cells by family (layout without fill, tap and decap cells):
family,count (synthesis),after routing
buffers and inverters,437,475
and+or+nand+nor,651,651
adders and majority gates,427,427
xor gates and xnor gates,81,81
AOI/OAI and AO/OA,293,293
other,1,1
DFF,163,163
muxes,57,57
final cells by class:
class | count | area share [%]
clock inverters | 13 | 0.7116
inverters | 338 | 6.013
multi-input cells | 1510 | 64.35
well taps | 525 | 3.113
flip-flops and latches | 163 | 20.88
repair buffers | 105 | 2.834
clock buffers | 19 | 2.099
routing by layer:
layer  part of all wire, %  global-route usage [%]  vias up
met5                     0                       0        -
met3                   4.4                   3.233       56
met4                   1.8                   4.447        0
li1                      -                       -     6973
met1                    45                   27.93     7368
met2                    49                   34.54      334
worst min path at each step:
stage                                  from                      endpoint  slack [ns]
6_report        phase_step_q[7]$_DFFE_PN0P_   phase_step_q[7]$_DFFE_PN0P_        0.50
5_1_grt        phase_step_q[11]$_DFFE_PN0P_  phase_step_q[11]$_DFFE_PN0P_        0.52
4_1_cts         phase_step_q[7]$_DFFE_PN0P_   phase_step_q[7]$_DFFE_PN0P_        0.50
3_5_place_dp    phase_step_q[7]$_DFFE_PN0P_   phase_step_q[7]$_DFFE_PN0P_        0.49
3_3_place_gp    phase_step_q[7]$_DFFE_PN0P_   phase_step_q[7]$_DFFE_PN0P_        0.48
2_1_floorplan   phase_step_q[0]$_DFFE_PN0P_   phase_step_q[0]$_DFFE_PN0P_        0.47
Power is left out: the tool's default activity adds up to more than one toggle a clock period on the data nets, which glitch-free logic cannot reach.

> **What is needed**
Output every record above in full, exactly as it reads.

> **Solution to this exercise**
cells by family (layout without fill, tap and decap cells):
family,count (synthesis),after routing
buffers and inverters,437,475
and+or+nand+nor,651,651
adders and majority gates,427,427
xor gates and xnor gates,81,81
AOI/OAI and AO/OA,293,293
other,1,1
DFF,163,163
muxes,57,57
final cells by class:
class | count | area share [%]
clock inverters | 13 | 0.7116
inverters | 338 | 6.013
multi-input cells | 1510 | 64.35
well taps | 525 | 3.113
flip-flops and latches | 163 | 20.88
repair buffers | 105 | 2.834
clock buffers | 19 | 2.099
routing by layer:
layer  part of all wire, %  global-route usage [%]  vias up
met5                     0                       0        -
met3                   4.4                   3.233       56
met4                   1.8                   4.447        0
li1                      -                       -     6973
met1                    45                   27.93     7368
met2                    49                   34.54      334
worst min path at each step:
stage                                  from                      endpoint  slack [ns]
6_report        phase_step_q[7]$_DFFE_PN0P_   phase_step_q[7]$_DFFE_PN0P_        0.50
5_1_grt        phase_step_q[11]$_DFFE_PN0P_  phase_step_q[11]$_DFFE_PN0P_        0.52
4_1_cts         phase_step_q[7]$_DFFE_PN0P_   phase_step_q[7]$_DFFE_PN0P_        0.50
3_5_place_dp    phase_step_q[7]$_DFFE_PN0P_   phase_step_q[7]$_DFFE_PN0P_        0.49
3_3_place_gp    phase_step_q[7]$_DFFE_PN0P_   phase_step_q[7]$_DFFE_PN0P_        0.48
2_1_floorplan   phase_step_q[0]$_DFFE_PN0P_   phase_step_q[0]$_DFFE_PN0P_        0.47
Power is left out: the tool's default activity adds up to more than one toggle a clock period on the data nets, which glitch-free logic cannot reach.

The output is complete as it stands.